I'm an Exchange Admin also responsible for the companies IT security. Our company is just getting the idea of writing policies (thanks to audits... I pretend to hate them, but secretly love 'em
). Blackberrys are going out and our policy is currently is to force an eight character password with no complexity and a 30 minute timeout. I've love to have that timeout at 15 minutes, but 30 is what they're settled on for the moment. However, with phone calls unhooked from timeouts I think I can win that one, at least it's setup to lock in holster. Attempts are ten, but I will get that down to five if I can.

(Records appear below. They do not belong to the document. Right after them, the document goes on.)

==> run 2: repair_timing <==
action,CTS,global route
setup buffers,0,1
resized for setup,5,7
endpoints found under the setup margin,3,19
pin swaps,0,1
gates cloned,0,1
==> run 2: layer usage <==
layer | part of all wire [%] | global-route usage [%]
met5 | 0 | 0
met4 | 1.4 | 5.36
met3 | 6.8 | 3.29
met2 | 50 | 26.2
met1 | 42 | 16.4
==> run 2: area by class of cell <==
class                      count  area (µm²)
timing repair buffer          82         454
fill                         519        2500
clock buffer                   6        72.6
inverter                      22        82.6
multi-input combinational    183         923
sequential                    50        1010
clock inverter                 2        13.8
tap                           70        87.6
$ cat config.mk
export PLATFORM = sky130hd
export DESIGN_NAME = acs_sequencer
export DESIGN_NICKNAME = d
export VERILOG_FILES = /design/src/rtl/acs_pkg.sv /design/src/rtl/acs_fifo.sv /design/src/rtl/acs_shifter.sv /design/src/rtl/acs_sequencer.sv
export SDC_FILE = /design/constraint.sdc
export NUM_CORES = 1
export LEC_CHECK = 0
export BUFFER_PORTS_ARGS = -buffer_cell sky130_fd_sc_hd__buf_4
export CAP_MARGIN = 20
export CORE_MARGIN = 2
export CORE_UTILIZATION = 35
export CTS_CLUSTER_SIZE = 24
export DETAILED_ROUTE_END_ITERATION = 6
export PLACE_DENSITY_LB_ADDON = 0.25
export SLEW_MARGIN = 0
export SYNTH_ARGS = -nofsm -noshare
export SYNTH_HDL_FRONTEND = slang
export SYNTH_HIERARCHICAL = 1
export SYNTH_SLANG_ARGS = --single-unit
$ cat constraint.sdc
create_clock -name i_sys_clk -period 5.2 [get_ports i_sys_clk]
set_clock_uncertainty 0.1 [all_clocks]
set_input_delay 0.78 -clock i_sys_clk [delete_from_list [all_inputs] [get_ports i_sys_clk]]
set_output_delay 0.78 -clock i_sys_clk [all_outputs]
set_load 0.1 [all_outputs]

I'd like complexity, but the nature of the keyboard makes this tricky and being a mobile device which will likely be locked and unlocked a lot, it's hard to pull off. Really the idea is just to have a password long enough that it resists breaking long enough that the device wipes itself due to the dead man's switch. Content restoration is so easy that I can live with accidental wipes since it call all be done OTA. However, without the ability to stop the use of dictionary words we'll probably be forced to at least introduce numerals at some point.
We don't use content protection yet, but if testing shows that unhooking the address book from this allows for voice activation WHILE locked, then it'll be a go, otherwise there's no way I can make that happen with a bluetooth armed mobile sales force. We'd probably use one of the higher levels of encryption since I didn't find it had a particularly negative hit on performance, just the odd lag when unlocking.